Trading generates large amounts of data. To ensure the quality is on par with the quantity, the Swiss Stock Exchange is actively involved in data standardisation initiatives. One such initiative is the MMT – short for Market Model Typology – which facilitates compliance with MiFID trade flagging obligations.
Industry efforts to promote common standards for post-trade data across asset classes subject to MIFID II (Markets in the Financial instruments Directive II) are continuing. Marc Berthoud, Head Exchange Data Strategy for the Swiss Stock Exchange at SIX, participated in a FIX Trading Community webinar looking at the key benefits which the FIX MMT standard delivers on post-trade data quality.
Successful Industry-wide Collaboration
The MMT initiative is a positive example of successful industry-wide collaboration, which saw a combination of trading venues, reporting venues, data vendors, buy and sell side firms come together to create uniform standards. Prior to the development of the MMT, there was no consistent data standard around trade flags. Each trading venue maintained its own set of flags while, in addition, data vendors implemented their own flagging logic. Without MMT harmonisation all stakeholders along the market data value chain would have implemented their own solution for compliance with MIFID II’s RTS (Regulatory Technical Standards) I and RTS II trade flagging obligations. This approach would have been compliant, but not standard, thus potentially triggering poor data quality and higher data processing costs across the industry.
Helping to Fulfil Regulatory Requirements
“The FIX MMT data standard is an efficient operational solution to help the industry fulfil its trade flagging requirements as outlined in MiFID II RTS I and RTS II. The MMT is subject to FIX governance, and it will be maintained as a useful, neutral and evolving standard,” said Berthoud. The MMT is being used increasingly across the market data value chain. A survey during the FIX webinar found that 36% of respondents use the MMT a lot of the time whereas 27% used it some of the time.
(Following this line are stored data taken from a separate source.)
## src/rtl/sba_pkg.sv

```systemverilog
package sba_pkg;
    typedef enum logic {
        DIR_READ  = 1'b0,
        DIR_WRITE = 1'b1
    } dir_e;
endpackage

```

## src/rtl/sba_rr_pick.sv

```systemverilog
module sba_rr_pick #(
    parameter int N_MASTERS = 4,
    localparam int IDX_W = (N_MASTERS > 1) ? $clog2(N_MASTERS) : 1
) (
    input  logic [N_MASTERS-1:0] eligible,
    input  logic [IDX_W-1:0]     start,
    output logic                 pick_valid,
    output logic [IDX_W-1:0]     pick_idx
);
    always_comb begin
        pick_valid = 1'b0;
        pick_idx   = '0;
        for (int i = N_MASTERS - 1; i >= 0; i--) begin
            int j;
            j = int'(start) + i;
            if (j >= N_MASTERS) j = j - N_MASTERS;
            if (eligible[j]) begin
                pick_valid = 1'b1;
                pick_idx   = IDX_W'(j);
            end
        end
    end
endmodule

```

## src/rtl/sba_txn_queue.sv

```systemverilog
module sba_txn_queue #(
    parameter int ID_W  = 2,
    parameter int LEN_W = 4,
    parameter int DEPTH = 2,
    localparam int PTR_W = (DEPTH > 1) ? $clog2(DEPTH) : 1,
    localparam int CNT_W = $clog2(DEPTH + 1)
) (
    input  logic             clk,
    input  logic             rst,
    input  logic             push,
    input  logic [ID_W-1:0]  push_id,
    input  logic [LEN_W-1:0] push_len,
    input  logic             beat,
    output logic             head_valid,
    output logic [ID_W-1:0]  head_id,
    output logic             full
);
    typedef struct packed {
        logic [DEPTH-1:0][ID_W-1:0]  ids;
        logic [DEPTH-1:0][LEN_W-1:0] lens;
        logic [PTR_W-1:0]            rd_ptr;
        logic [PTR_W-1:0]            wr_ptr;
        logic [CNT_W-1:0]            count;
        logic [LEN_W-1:0]            beat_cnt;
    } q_state_t;

    q_state_t st_d, st_q;
    logic     pop;

    assign head_valid = (st_q.count != '0);
    assign head_id    = st_q.ids[st_q.rd_ptr];
    assign full       = (st_q.count == CNT_W'(DEPTH));

    always_comb begin
        st_d = st_q;
        pop  = beat && head_valid && (st_q.beat_cnt == st_q.lens[st_q.rd_ptr]);
        if (beat && head_valid)
            st_d.beat_cnt = pop ? '0 : st_q.beat_cnt + 1'b1;
        if (pop)
            st_d.rd_ptr = (st_q.rd_ptr == PTR_W'(DEPTH - 1)) ? '0 : st_q.rd_ptr + 1'b1;
        if (push) begin
            st_d.ids[st_q.wr_ptr]  = push_id;
            st_d.lens[st_q.wr_ptr] = push_len;
            st_d.wr_ptr = (st_q.wr_ptr == PTR_W'(DEPTH - 1)) ? '0 : st_q.wr_ptr + 1'b1;
        end
        st_d.count = st_q.count + CNT_W'(push) - CNT_W'(pop);
    end

    always_ff @(posedge clk) begin
        if (rst) st_q <= '0;
        else     st_q <= st_d;
    end

    p_no_overflow_r8: assert property (@(posedge clk) disable iff (rst)
        push |-> !full)
        else $error("push into a full queue");

    p_owner_stable_r10: assert property (@(posedge clk) disable iff (rst)
        (head_valid && !pop) |=> (head_valid && head_id == $past(head_id)))
        else $error("owner changed before its burst ended");

    p_beat_bound_r6: assert property (@(posedge clk) disable iff (rst)
        head_valid |-> (st_q.beat_cnt <= st_q.lens[st_q.rd_ptr]))
        else $error("beat count passed burst length");
endmodule

```

## src/rtl/split_bus_arb.sv

```systemverilog
module split_bus_arb #(
    parameter int N_MASTERS = 4,
    parameter int LEN_W     = 4,
    parameter int Q_DEPTH   = 2,
    localparam int IDX_W    = (N_MASTERS > 1) ? $clog2(N_MASTERS) : 1
) (
    input  logic                       clk,
    input  logic                       rst,
    input  logic [N_MASTERS-1:0]       req_valid,
    input  logic [N_MASTERS-1:0]       req_write,
    input  logic [N_MASTERS*LEN_W-1:0] req_len,
    input  logic                       addr_ack,
    input  logic                       rd_beat,
    input  logic                       wr_beat,
    output logic [N_MASTERS-1:0]       gnt,
    output logic                       rd_owner_valid,
    output logic [IDX_W-1:0]           rd_owner,
    output logic                       wr_owner_valid,
    output logic [IDX_W-1:0]           wr_owner
);
    import sba_pkg::*;

    typedef struct packed {
        logic             busy;
        logic [IDX_W-1:0] idx;
        logic [IDX_W-1:0] ptr;
    } arb_state_t;

    arb_state_t          st_d, st_q;
    logic [N_MASTERS-1:0] eligible;
    logic                 pick_valid;
    logic [IDX_W-1:0]     pick_idx;
    logic                 rd_full, wr_full;
    logic                 rd_push, wr_push;
    dir_e                 cur_dir;
    logic [LEN_W-1:0]     cur_len;

    always_comb begin
        for (int m = 0; m < N_MASTERS; m++)
            eligible[m] = req_valid[m] && !(req_write[m] ? wr_full : rd_full);
    end

    sba_rr_pick #(.N_MASTERS(N_MASTERS)) u_pick (
        .eligible   (eligible),
        .start      (st_q.ptr),
        .pick_valid (pick_valid),
        .pick_idx   (pick_idx)
    );

    assign cur_dir = dir_e'(req_write[st_q.idx]);
    assign cur_len = req_len[st_q.idx*LEN_W +: LEN_W];
    assign rd_push = st_q.busy && addr_ack && (cur_dir == DIR_READ);
    assign wr_push = st_q.busy && addr_ack && (cur_dir == DIR_WRITE);

    always_comb begin
        st_d = st_q;
        if (st_q.busy) begin
            if (addr_ack) st_d.busy = 1'b0;
        end else if (pick_valid) begin
            st_d.busy = 1'b1;
            st_d.idx  = pick_idx;
            st_d.ptr  = (pick_idx == IDX_W'(N_MASTERS - 1)) ? '0 : pick_idx + 1'b1;
        end
    end

    always_ff @(posedge clk) begin
        if (rst) st_q <= '0;
        else     st_q <= st_d;
    end

    always_comb begin
        gnt = '0;
        if (st_q.busy) gnt[st_q.idx] = 1'b1;
    end

    sba_txn_queue #(.ID_W(IDX_W), .LEN_W(LEN_W), .DEPTH(Q_DEPTH)) u_rd_q (
        .clk (clk), .rst (rst),
        .push (rd_push), .push_id (st_q.idx), .push_len (cur_len),
        .beat (rd_beat),
        .head_valid (rd_owner_valid), .head_id (rd_owner), .full (rd_full)
    );

    sba_txn_queue #(.ID_W(IDX_W), .LEN_W(LEN_W), .DEPTH(Q_DEPTH)) u_wr_q (
        .clk (clk), .rst (rst),
        .push (wr_push), .push_id (st_q.idx), .push_len (cur_len),
        .beat (wr_beat),
        .head_valid (wr_owner_valid), .head_id (wr_owner), .full (wr_full)
    );

    p_onehot_gnt_r2: assert property (@(posedge clk) disable iff (rst)
        $onehot0(gnt))
        else $error("more than one grant");

    p_hold_gnt_r4: assert property (@(posedge clk) disable iff (rst)
        ((|gnt) && !addr_ack) |=> (gnt == $past(gnt)))
        else $error("grant moved before acknowledge");

    p_release_gnt_r4: assert property (@(posedge clk) disable iff (rst)
        ((|gnt) && addr_ack) |=> (gnt == '0))
        else $error("grant kept after acknowledge");

    p_pick_eligible_r8: assert property (@(posedge clk) disable iff (rst)
        pick_valid |-> (req_valid[pick_idx] && !(req_write[pick_idx] ? wr_full : rd_full)))
        else $error("picked a blocked master");
endmodule

```

## config.mk

```make
export PLATFORM = sky130hd
export DESIGN_NAME = split_bus_arb
export DESIGN_NICKNAME = d
export VERILOG_FILES = /design/src/rtl/sba_pkg.sv /design/src/rtl/sba_rr_pick.sv /design/src/rtl/sba_txn_queue.sv /design/src/rtl/split_bus_arb.sv
export SDC_FILE = /design/constraint.sdc
export NUM_CORES = 1
export LEC_CHECK = 0
export CAP_MARGIN = 25
export CORE_MARGIN = 8
export CORE_UTILIZATION = 30
export CTS_BUF_LIST = sky130_fd_sc_hd__clkbuf_8 sky130_fd_sc_hd__clkbuf_16
export DETAILED_ROUTE_END_ITERATION = 8
export GPL_TIMING_DRIVEN = 0
export HOLD_SLACK_MARGIN = 0.15
export PLACE_DENSITY = 0.56
export SKIP_LAST_GASP = 1
export SLEW_MARGIN = 30
export SYNTH_ARGS = -nofsm -noshare
export SYNTH_HDL_FRONTEND = slang
export SYNTH_SLANG_ARGS = --single-unit
```

## constraint.sdc

```tcl
create_clock -name clk -period 2.4 [get_ports clk]
set_input_delay 0.48 -clock clk [delete_from_list [all_inputs] [get_ports clk]]
set_output_delay 0.48 -clock clk [all_outputs]
set_load 0.005 [all_outputs]
```

==> qor.yml, run 1 <==
critPathArrivalTime_ns: 2.52
grt_remaining_overflow: 0
hpwl_microns: 4556
syn-cell-area_sq_mm: 0.002407
multi_input_area_sq_mm: 0.001444
dieHeight_microns: 105.6
critPathKind: "input port to register"
drc_errors: 0
num-nets-final: 324
cp-start-kind: "input port"
cts_root_buf: "clkbuf_8"
p_total_mw: 2.679
die-width_microns: 105.6
detail-route-antenna-nets: 0
ys_seq_area_share_pct: 37.42
clock_sinks: 45
clock_path_buffers: 2
async_reset_ff_share_pct: 0
postPlaceCellArea_sq_mm: 0.002905
vias: 1867
yosysTopAreaCellShare_pct: 37.42
clk_pin_slew_ns: 0.08
tritoncts: "built"
die_area_sq_mm: 0.01115
gp_congestion: 0.7936
start_util_pct: 30.99
antenna_cells: 0
synth_fp_nets: 283
slowest_stage: "mux4_2"
hold_buffers: 0
setup_slack_ns: 0.04607
relSlewSlack_pct: 63.69
p_per_area_mw_per_mm2: 881.0
cp_slowest_stage_delay_ns: 0.57
place.port_buffers: 37
setup_viol: 0
synthesis.instances: 248
cp_top_family: "buffers and inverters"
stdcell_area_sq_mm: 0.003040
synth-seq-cells: 45
worstPathCellList: "clkdlybuf4s50_1 > mux4_2 > nand3_1 > ha_1 > inv_1 > ha_1 > xor2_1 > xnor2_1 > nor2_1"
wl_met2_microns: 2717
wl_microns: 5980
h-tree-depth: 2
status: "complete, no violations"
drt_pass1_iterations: 4
synth_ff_type: "dfxtp_1"
clk_latency_ns: 0.30
skew_ns: 0.005222
drive_above_1_share_pct: 13.79
ioPinCount: 39
rsz0062_at_grt: "true"
hold_viol: 0
worstMarginPinSlew_ns: 0.5446
power_leakage_nw: 1.202
layout.cells.non_filler: 392
fp-row-count: 32
max_freq_mhz: 424.8
dp_cells: 387
fillCellCount: 787
synthToLayoutAreaGrowth_pct: 26.30
ir_drop_mv: 0.3238
fin_crit_sh_pct: 98.08
grt_pass1_vias: 1906
met3_wirelength_microns: 268
synth.distinct_cells: 43
worst-path-buf-inv: 2
wl_per_cell_microns: 15.26
coreArea_sq_mm: 0.007767
totalNegativeSetupSlack_ns: 0
layout_min_cycle_time_ns: 2.354
maxUsedRoutingLayer: "met4"
fin_hold_ws_ns: 0.4716
grt_max_degree: 15
syn-mean-instance-area_sq_um: 9.707
end_kind: "register"
m1WireLength_microns: 2919
numCtsBuffers: 5
drt_iter0_drc: 56
hold_path.class: "register to register"
synth.top_cells.by_area: "dfxtp_1 (37%), mux2i_1 (14%), nor2_1 (6.2%), mux4_2 (4.7%), xor2_1 (4.4%)"
post-place-ws_ns: -0.2655
critical_path_required_ns: 2.57
cp_max_fo: 4
fin_util_pct: 39.14
slew_viol_final: 0
maxCapViolations: 0
ys.warnings.count: 0
antenna_found_initial: 0
synth_top_area_cell: "dfxtp_1"
crit_top_cell: "ha_1"
synth_edf_count: 0
grt_pass1_wl_microns: 9687
vias_per_cell: 4.763
grt_usage_pct: 10.89
register_area_sq_um: 905.9
## registers in the layout (all words and copies together) (netlist names)
name and cells:
u_rd_q.st_q 20, u_wr_q.st_q 20, st_q 5
## cell families (layout without fill, tap and decap cells)
group                    after synthesis  in the layout  share of synthesized area [%]
adder cells (fa/ha/maj)                6              6                          3.118
AND/OR/NAND/NOR                       89             89                          18.82
multiplexers                          42             42                          20.27
AO/OA/AOI/OAI                         28             28                          10.34
buffers and inverters                 19             61                          3.118
flip-flops                            45             45                          37.42
XOR/XNOR                              19             19                          6.913
## power breakdown
group / switching, mW / internal, mW
logic: 0.504 / 0.545
registers: 0.169 / 0.856
clock network: 0.266 / 0.339
total: 0.939 / 1.74
## area by class of cell
| class | count | area share, % |
|---|---|---|
| inverters | 5 | 0.6173 |
| well taps | 102 | 4.198 |
| repair buffers | 38 | 12.51 |
| multi-input cells | 184 | 47.49 |
| flip-flops and latches | 45 | 29.79 |
| clock buffers | 6 | 2.716 |
| clock inverters | 2 | 1.235 |
| plain buffers | 10 | 1.440 |
## Yosys cell counts, types with 3 or more instances
master      n
a2bb2oi_1   3
o211a_1     3
nor2_1     40
nand3_1     3
nand2_1    12
nand3b_1    5
mux2_2      4
nand4_1     5
nor3_1      6
inv_1       4
mux4_2      5
a211oi_1    3
mux2i_1    33
buf_2       3
xor2_1     12
clkbuf_1   11
o21ai_0     3
xnor2_1     7
a21oi_1     4
nor2b_1     3
dfxtp_1    45
ha_1        6
and2_1      3
## layer usage
layer / up-vias / global-route usage (%)
li1: 953 / -
met1: 864 / 13.33
met2: 45 / 18.12
met3: 5 / 2.314
met4: 0 / 4.523
met5: - / 0
## placed cells by master (no fill, tap or decap), types with 2 or more instances in the layout
cell type        netlist  final
dfxtp_1               45     41
nor2_1                40     40
clkdlybuf4s50_1        0     36
mux2i_1               33     33
nand2_1               12     12
xor2_1                12     12
xnor2_1                7      7
nor3_1                 6      6
ha_1                   6      6
clkbuf_8               0      6
mux4_2                 5      5
clkbuf_1              11      5
nand3b_1               5      5
nand4_1                5      5
inv_1                  4      4
mux2_2                 4      4
a21oi_1                4      4
dfxtp_2                0      4
nand3_1                3      3
nor3_4                 1      3
buf_2                  3      3
o211a_1                3      3
nor2b_1                3      3
a211oi_1               3      3
and2_1                 3      3
a2bb2oi_1              3      3
o21ai_0                3      3
clkbuf_2               0      2
nor3b_1                2      2
or2_2                  2      2
o211ai_4               2      2
o211ai_1               2      2
## timing repair
action                                  CTS  global route
gates cloned                              0             0
pin swaps                                 0             1
gates resized for setup                   4             5
endpoints found under the setup margin    8             8
setup buffers                             0             1
## path summary, 6_finish.rpt
| kind | slack, ns | end | start | cells after the start |
|---|---|---|---|---|
| worst min-delay path | 0.47 | u_wr_q.st_q[6] | u_wr_q.st_q[6] | 2 |
| worst max-delay path | 0.05 | u_wr_q.st_q[5] | req_write[2] | 9 |
| worst min register to register | 0.47 | u_wr_q.st_q[6] | u_wr_q.st_q[6] | 2 |
| worst max register to register | 0.13 | u_wr_q.st_q[5] | u_wr_q.st_q[7] | 10 |
## tightest hold or removal path: cells and delay by family, from the launching register on
family             cells  cell delay (ns)
AOI/OAI and AO/OA      1             0.05
and+or+nand+nor        1             0.05
DFF                    1             0.32
(Power assumes the default switching activity.)
==> inputs of run 2 (changes only) <==
--- a/config.mk
+++ b/config.mk
@@ -13,8 +13,9 @@
 export GPL_TIMING_DRIVEN = 0
 export HOLD_SLACK_MARGIN = 0.15
 export PLACE_DENSITY = 0.56
+export SKIP_CTS_REPAIR_TIMING = 1
 export SKIP_LAST_GASP = 1
-export SLEW_MARGIN = 30
+export SLEW_MARGIN = 10
 export SYNTH_ARGS = -nofsm -noshare
 export SYNTH_HDL_FRONTEND = slang
 export SYNTH_SLANG_ARGS = --single-unit
==> run 2 against run 1 <==
  * Register-to-register slack gained 0.07 ns
  * Worst setup slack gained 0.11 ns
  * Cell count grew 0.26%
  * Sequential share of layout area shrank 0.27 points
  * Combinational power is essentially flat
  * Critical endpoint is now gnt[3]
  * Highest routed layer unchanged
  * Cell area grew 0.91%
  * Global-route usage is essentially flat
  * Non-clock buffer count grew 1
==> qor.yml, run 2 (synthesis gave the netlist of run 1 again) <==
drt_iter0_drc: 52  # was 56
fin_crit_sh_pct: 93.49  # was 98.08%
fin_util_pct: 39.50  # was 39.14%
vias_per_cell: 4.776  # was 4.763
post-place-ws_ns: -0.2655  # unchanged
maxCapViolations: 0  # unchanged
grt_pass1_wl_microns: 9715  # was 9687 microns
dieHeight_microns: 105.6  # unchanged
layout_min_cycle_time_ns: 2.244  # was 2.354 ns
skew_ns: 0.004639  # was 0.005222 ns
die_area_sq_mm: 0.01115  # unchanged
clock_sinks: 45  # unchanged
critPathArrivalTime_ns: 1.76  # was 2.52 ns
holdPathStages: 2  # unchanged
rsz0062_at_grt: "false"  # was true
h-tree-depth: 2  # unchanged
grt_usage_pct: 10.91  # was 10.89%
start_util_pct: 30.99  # unchanged
endpoint: "gnt[3]"  # was u_wr_q.st_q[5]
synthToLayoutAreaGrowth_pct: 27.44  # was 26.30%
stdcell_area_sq_mm: 0.003068  # was 0.003040 sq mm
die-width_microns: 105.6  # unchanged
final_common_cell: "dfxtp_1"  # unchanged
wl_microns: 6046  # was 5980 microns
status: "complete, no violations"  # unchanged
detail-route-antenna-nets: 0  # unchanged
fp-row-count: 32  # unchanged
gp_congestion: 0.7936  # unchanged
p_total_mw: 2.695  # was 2.679 mW
grt_remaining_overflow: 0  # unchanged
clk_pin_slew_ns: 0.08  # about the same
postPlaceCellArea_sq_mm: 0.002905  # unchanged
totalNegativeSetupSlack_ns: 0  # unchanged
ioPinCount: 39  # unchanged
hold_viol: 0  # unchanged
worstMarginPinSlew_ns: 0.5282  # was 0.5446 ns
reg2regPathDepth: 10  # unchanged
drc_errors: 0  # unchanged
top_regs: "u_rd_q.st_q (20), u_wr_q.st_q (20), st_q (5)"  # unchanged
crit_start: "st_q[2]"  # was req_write[2]
cp-start-kind: "register"  # was input port
vias: 1877  # was 1867
end_kind: "output port"  # was register
critical_path_required_ns: 1.92  # was 2.57 ns
relSlewSlack_pct: 64.79  # was 63.69%
fillCellCount: 789  # was 787
cts_root_buf: "clkbuf_8"  # unchanged
tritoncts: "built"  # unchanged
coreArea_sq_mm: 0.007767  # unchanged
p_per_area_mw_per_mm2: 878.5  # was 881.0 mW/mm^2
numCtsBuffers: 5  # unchanged
clock_path_buffers: 2  # unchanged
r2r_slack_ns: 0.20  # was 0.13 ns
critPathKind: "register to output port"  # was input port to register
setup_slack_ns: 0.1562  # was 0.04607 ns
dp_cells: 387  # unchanged
final_cell_mix: "dfxtp_1 (41), nor2_1 (40), mux2i_1 (33), clkdlybuf4s50_1 (33), nand2_1 (12)"  # was dfxtp_1 (41), nor2_1 (40), clkdlybuf4s50_1 (36)
drt_pass1_iterations: 4  # unchanged
ir_drop_mv: 0.3232  # was 0.3238 mV
setup_viol: 0  # unchanged
drive_above_1_share_pct: 14.78  # was 13.79%
rr_endpoint: "u_rd_q.st_q[5]"  # was u_wr_q.st_q[5]
grt_max_degree: 15  # unchanged
power_leakage_nw: 1.235  # was 1.202 nW
antenna_found_initial: 0  # unchanged
slew_viol_final: 0  # unchanged
hpwl_microns: 4556  # unchanged
layout.cells.non_filler: 393  # was 392
timing.rr.start: "u_rd_q.st_q[7]"  # was u_wr_q.st_q[7]
grt_pass1_vias: 1909  # was 1906
num-nets-final: 325  # was 324
hold_path.class: "register to register"  # unchanged
wl_per_cell_microns: 15.38  # was 15.26 microns
antenna_cells: 0  # unchanged
place.port_buffers: 37  # unchanged
cp_max_fo: 10  # was 4
clk_latency_ns: 0.30  # about the same
max_freq_mhz: 445.7  # was 424.8 MHz
fin_hold_ws_ns: 0.4702  # was 0.4716 ns
==> run 2: cell count changes in the layout (fill, tap and decap cells not counted) <==
cell	before	now
clkdlybuf4s50_1	36	33
dlymetal6s2s_1	1	4
buf_4	1	2
nand3_1	3	2
nand3_2	0	1
xor2_1	12	11
xor2_2	0	1
==> run 2: critical path: stages, from the launching register on <==
cell,delay (ns)
dfxtp_2,0.44
clkbuf_2,0.30
and3_1,0.21
clkdlybuf4s50_1,0.52
==> run 2: layer usage <==
metal,track usage [%],routed length (microns),up-vias
li1,-,-,956
met1,13.41,2889,866
met2,18.12,2756,48
met3,2.314,314,7
met4,4.523,86,0
met5,0,0,-
==> run 2: worst min-delay path by stage <==
stage,startpoint,to
5_1_grt,u_wr_q.st_q[6],u_wr_q.st_q[6]
4_1_cts,u_wr_q.st_q[6],u_wr_q.st_q[6]
6_report,u_wr_q.st_q[6],u_wr_q.st_q[6]
3_5_place_dp,u_wr_q.st_q[6],u_wr_q.st_q[6]
2_1_floorplan,u_wr_q.st_q[6],u_wr_q.st_q[6]
3_3_place_gp,u_wr_q.st_q[6],u_wr_q.st_q[6]
==> run 2: final cells by class <==
type,instances,area [sq um],share of cell area [%]
Sequential cell,45,905.9,29.53
Inverter,5,18.77,0.6117
Buffer,10,43.79,1.427
Multi-Input combinational cell,184,1456,47.47
Tap cell,102,127.6,4.160
Timing Repair Buffer,39,395.4,12.89
Clock buffer,6,82.58,2.692
Clock inverter,2,37.54,1.223
==> run 2: where the power goes <==
part           total, mW  leakage, nW  switching, mW  internal, mW
Clock              0.603       0.0574          0.265         0.339
Sequential          1.03        0.367          0.169         0.856
Combinational       1.07        0.810          0.512         0.554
Nonetheless, a sizeable minority of 36% told the survey that they did not leverage the MMT at all. “It is clear that we need to communicate and better educate the organisations that are not using the MMT standard,” he said.
Fortunately, the overwhelming majority of listeners do see significant value in the MMT. 93% told the webinar survey that they saw great value in the display and distribution of standardised trade flags such as the MMT, a sign which Berthoud described as very encouraging.
The MMT already plays a major role in boosting post-trade transparency, an issue regulators have been concerned about. “Post-trade transparency typically informs on whether price information is valid or not; on what trading venue the execution took place; what type of market mechanism was used for liquidity pooling; whether the interaction between buyer(s) and seller(s) was bilateral or multilateral in nature; what level of pre-trade transparency was displayed before the execution; what level of timestamping accuracy is available for determining the exact sequence of executions; and whether there is immediacy or deferral of the trade publication,” added Berthoud.